Following Federal Reserve Chair Janet Yellen’s announcement that she will resign from the Board of Governors upon the swearing-in of her successor, Congresswoman Carolyn B. Maloney (NY-12), Ranking Member of the House Committee on Financial Services Subcommittee on Capital Markets, Securities, and Investment, released the following statement:

“Chair Yellen’s term was historic for many reasons. She was the first woman to lead the Federal Reserve, breaking a barrier that had stood for far too long. She also successfully navigated one of the most challenging economic periods we have seen in generations and she leaves as the economy is in far better shape than when she began her term as Chair.

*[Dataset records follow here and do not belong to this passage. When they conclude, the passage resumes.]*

`src/rtl/core/ufr_pkg.sv`:
```
// shared types and byte codes of the uart frame receiver
package ufr_pkg;

    localparam logic [7:0] HDR_BYTE = 8'hAA;
    localparam logic [7:0] TRL_BYTE = 8'h55;
    localparam logic [7:0] RTX_BYTE = 8'hE1;
    localparam int unsigned FIRST_BODY = 3;
    localparam int unsigned MIN_CLOSE_POS = 4;

    // result flag bits carried in tuser
    typedef struct packed {
        logic retransmit_request;
        logic send_nak;
        logic byte_valid;
    } t_out_user;

    typedef enum logic [1:0] {
        ST_IDLE,
        ST_READ,
        ST_LOAD
    } t_state;

endpackage

```
`src/rtl/core/uart_frame_receiver.sv`:
```
// uart frame receiver: header hunt, frame store in memory, checksum check and readout
//
// channel   | dir | tdata              | tuser (low bit up)                                   | tlast
// s (rx)    | in  | [7:0] rx_byte      | [0] framing_error                                    | -
// m (frame) | out | [7:0] frame_byte   | [0] byte_valid [1] send_nak [2] retransmit_request  | last_byte
//
// a received byte is taken only while idle; bytes are written to the frame store as they arrive
// readout of an accepted frame goes through ST_READ (the store read) and ST_LOAD (the output
// register load) for each byte, and no input is taken until the last byte is loaded
// reset (synchronous, active low) clears control state only; store contents are not cleared
// a stalled output holds its request and blocks both readout and input
module uart_frame_receiver #(
    parameter int unsigned MAX_FILL = 20
) (
    input  logic       i_clk,
    input  logic       i_rst_n,
    input  logic       i_s_tvalid,
    output logic       o_s_tready,
    input  logic [7:0] i_s_tdata,   // [7:0] rx_byte
    input  logic [0:0] i_s_tuser,   // [0] framing_error
    output logic       o_m_tvalid,
    input  logic       i_m_tready,
    output logic [7:0] o_m_tdata,   // [7:0] frame_byte
    output logic       o_m_tlast,
    output logic [2:0] o_m_tuser    // [0] byte_valid [1] send_nak [2] retransmit_request
);
    import ufr_pkg::*;

    localparam int unsigned PW = $clog2(MAX_FILL + 2);
    localparam int unsigned AW = $clog2(MAX_FILL + 1);

    logic [7:0]    r_mem [0:MAX_FILL];
    logic [7:0]    r_rd_data;

    t_state        r_state, n_state;
    logic [PW-1:0] r_fill, n_fill;
    logic          r_in_frame, n_in_frame;
    logic [7:0]    r_sum, n_sum;
    logic [7:0]    r_b1, r_b2;
    logic [AW-1:0] r_rd_addr, r_last_addr;

    logic          r_out_valid;
    logic [7:0]    r_out_byte;
    logic          r_out_last;
    t_out_user     r_out_user;

    logic          w_slot_free, w_acc, w_load_byte, w_rd_done;
    logic [7:0]    w_b, w_sum_new, w_s;
    logic [PW-1:0] w_pos, w_pos_m1, w_pos_m2;
    logic          w_trailer, w_ok_norm, w_ok_alt, w_ok;
    logic          w_flag_load, w_we;
    t_out_user     w_flag_user;

    assign w_slot_free = !r_out_valid || i_m_tready;
    assign w_acc       = i_s_tvalid && o_s_tready && !i_s_tuser[0];
    assign w_b         = i_s_tdata;
    assign w_rd_done   = (r_rd_addr == r_last_addr);

    // per-byte datapath
    assign w_pos     = r_fill + PW'(1);
    assign w_pos_m1  = w_pos - PW'(1);
    assign w_pos_m2  = w_pos - PW'(2);
    assign w_sum_new = r_sum + w_b;
    assign w_s       = w_sum_new - HDR_BYTE;
    // r_b1 and r_b2 shadow the store at the two positions before this one
    assign w_trailer = r_in_frame && (w_b == TRL_BYTE) && (w_pos > PW'(MIN_CLOSE_POS))
                    && (w_pos <= PW'(MAX_FILL + 1)) && (r_b1 == TRL_BYTE);
    assign w_ok_norm = ((w_s - r_b2) == r_b2);
    assign w_ok_alt  = (w_s == TRL_BYTE);
    assign w_ok      = w_ok_norm || w_ok_alt;
    assign w_we      = w_acc && (r_in_frame || (w_b == HDR_BYTE)) && (w_pos <= PW'(MAX_FILL));

    always_comb begin
        w_flag_user = '0;
        w_flag_load = 1'b0;
        n_fill      = r_fill;
        n_in_frame  = r_in_frame;
        n_sum       = r_sum;
        if (w_acc) begin
            if (r_in_frame) begin
                n_fill = w_pos;
                n_sum  = w_sum_new;
                if (w_trailer) begin
                    n_fill     = '0;
                    n_in_frame = 1'b0;
                    n_sum      = '0;
                    if (!w_ok) begin
                        w_flag_load          = 1'b1;
                        w_flag_user.send_nak = 1'b1;
                    end
                end else if (w_pos > PW'(MAX_FILL)) begin
                    // overlong frame dropped, sum carries over
                    n_fill     = '0;
                    n_in_frame = 1'b0;
                end
            end else if (w_b == HDR_BYTE) begin
                n_fill = w_pos;
                if (w_pos == PW'(2)) begin
                    n_in_frame = 1'b1;
                end
            end else begin
                n_fill = '0;
                if (w_b == RTX_BYTE) begin
                    w_flag_load                    = 1'b1;
                    w_flag_user.retransmit_request = 1'b1;
                end
            end
        end
    end

    // next state
    always_comb begin
        n_state = r_state;
        case (r_state)
            ST_IDLE: begin
                if (w_acc && w_trailer && w_ok) begin
                    n_state = ST_READ;
                end
            end
            ST_READ: begin
                n_state = ST_LOAD;
            end
            ST_LOAD: begin
                if (w_slot_free) begin
                    n_state = w_rd_done ? ST_IDLE : ST_READ;
                end
            end
            default: begin
                n_state = ST_IDLE;
            end
        endcase
    end

    // state outputs
    always_comb begin
        o_s_tready  = 1'b0;
        w_load_byte = 1'b0;
        case (r_state)
            ST_IDLE: o_s_tready  = w_slot_free;
            ST_READ: w_load_byte = 1'b0;
            ST_LOAD: w_load_byte = w_slot_free;
            default: o_s_tready  = 1'b0;
        endcase
    end

    // frame store
    always_ff @(posedge i_clk) begin
        if (w_we) begin
            r_mem[w_pos[AW-1:0]] <= w_b;
        end
        r_rd_data <= r_mem[r_rd_addr];
    end

    always_ff @(posedge i_clk) begin
        if (!i_rst_n) begin
            r_state     <= ST_IDLE;
            r_fill      <= '0;
            r_in_frame  <= 1'b0;
            r_sum       <= '0;
            r_out_valid <= 1'b0;
        end else begin
            r_state    <= n_state;
            r_fill     <= n_fill;
            r_in_frame <= n_in_frame;
            r_sum      <= n_sum;
            if (w_flag_load || w_load_byte) begin
                r_out_valid <= 1'b1;
            end else if (i_m_tready) begin
                r_out_valid <= 1'b0;
            end
        end
    end

    always_ff @(posedge i_clk) begin
        if (w_acc && r_in_frame) begin
            r_b1 <= w_b;
            r_b2 <= r_b1;
        end
        if (w_acc && w_trailer && w_ok) begin
            r_rd_addr   <= AW'(FIRST_BODY);
            r_last_addr <= w_ok_norm ? w_pos_m2[AW-1:0] : w_pos_m1[AW-1:0];
        end else if (w_load_byte && !w_rd_done) begin
            r_rd_addr <= r_rd_addr + AW'(1);
        end
        if (w_flag_load) begin
            r_out_byte <= '0;
            r_out_last <= 1'b0;
            r_out_user <= w_flag_user;
        end else if (w_load_byte) begin
            r_out_byte <= r_rd_data;
            r_out_last <= w_rd_done;
            r_out_user <= '{retransmit_request: 1'b0, send_nak: 1'b0, byte_valid: 1'b1};
        end
    end

    assign o_m_tvalid = r_out_valid;
    assign o_m_tdata  = r_out_byte;
    assign o_m_tlast  = r_out_last;
    assign o_m_tuser  = r_out_user;

    a_fill_bound: assert property (@(posedge i_clk) disable iff (!i_rst_n)
        r_fill <= PW'(MAX_FILL))
        else $error("fill position beyond store");

    a_frame_has_header: assert property (@(posedge i_clk) disable iff (!i_rst_n)
        r_in_frame |-> (r_fill >= PW'(2)))
        else $error("in frame without both header bytes");

    a_readout_range: assert property (@(posedge i_clk) disable iff (!i_rst_n)
        (r_state != ST_IDLE) |-> (r_rd_addr <= r_last_addr))
        else $error("readout address past last byte");

    a_last_is_byte: assert property (@(posedge i_clk) disable iff (!i_rst_n)
        (o_m_tvalid && o_m_tlast) |-> o_m_tuser[0])
        else $error("last flag on a non-byte result");

    a_no_input_in_readout: assert property (@(posedge i_clk) disable iff (!i_rst_n)
        (r_state == ST_READ) |=> !w_acc)
        else $error("input taken during frame readout");

endmodule

```
File: config.mk
export PLATFORM = sky130hd
export DESIGN_NAME = run_skip_dump_rle_decoder
export DESIGN_NICKNAME = d
export VERILOG_FILES = /design/src/rtl/rsd_pkg.sv /design/src/rtl/run_skip_dump_rle_decoder.sv /design/src/rtl/rsd_decode.sv /design/src/rtl/rsd_out_buf.sv
export SDC_FILE = /design/constraint.sdc
export NUM_CORES = 1
export LEC_CHECK = 0
export BUFFER_PORTS_ARGS = -buffer_cell sky130_fd_sc_hd__buf_2
export CAP_MARGIN = 20
export CORE_MARGIN = 2
export CORE_UTILIZATION = 50
export DETAILED_ROUTE_END_ITERATION = 8
export PLACE_DENSITY = 0.74
export RECOVER_POWER = 100
export SETUP_SLACK_MARGIN = 0.1
export SYNTH_ARGS = -nofsm -noshare
export SYNTH_HDL_FRONTEND = slang
export SYNTH_SLANG_ARGS = --single-unit
File: constraint.sdc
create_clock -name aclk -period 9.1 [get_ports aclk]
set_input_delay 1.82 -clock aclk [delete_from_list [all_inputs] [get_ports aclk]]
set_output_delay 1.82 -clock aclk [all_outputs]
set_load 0.02 [all_outputs]
### config.mk
export PLATFORM = sky130hd
export DESIGN_NAME = sawc_ctrl
export DESIGN_NICKNAME = d
export VERILOG_FILES = /design/src/rtl/core/sawc_pkg.sv /design/src/rtl/core/sawc_ctrl.sv
export SDC_FILE = /design/constraint.sdc
export NUM_CORES = 1
export LEC_CHECK = 0
export BUFFER_PORTS_ARGS = -buffer_cell sky130_fd_sc_hd__buf_4
export CAP_MARGIN = 5
export CORE_AREA = 2 2 39 41
export DETAILED_ROUTE_END_ITERATION = 12
export DIE_AREA = 0 0 41 43
export PLACE_DENSITY = 0.47
export RECOVER_POWER = 100
export SLEW_MARGIN = 10
export SYNTH_ARGS = -nofsm -noshare
export SYNTH_HDL_FRONTEND = slang
export SYNTH_SLANG_ARGS = --single-unit
### constraint.sdc
create_clock -name clk -period 1.6 [get_ports clk]
set_input_delay 0.32 -clock clk [delete_from_list [all_inputs] [get_ports clk]]
set_output_delay 0.32 -clock clk [all_outputs]
set_load 0.005 [all_outputs]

Under Janet Yellen’s watch, the U.S. unemployment rate fell to its lowest rate in 17 years, at 4.1%, inflation remained steady at 1.6 percent, and the historic quantitative easing program has been ended. Interest rates are gradually rising as the economy has improved, and the Federal Reserve has begun the process of winding down the its $4.4 trillion balance sheet — all without disrupting the markets or the broader economy. This is a testament to Chair Yellen’s exceptional leadership and her steadfast commitment to ensuring a strong economy for everyone. I hope her successor learns from Chair Yellen’s great successes and builds on her work. We owe her a debt of gratitude for her service.”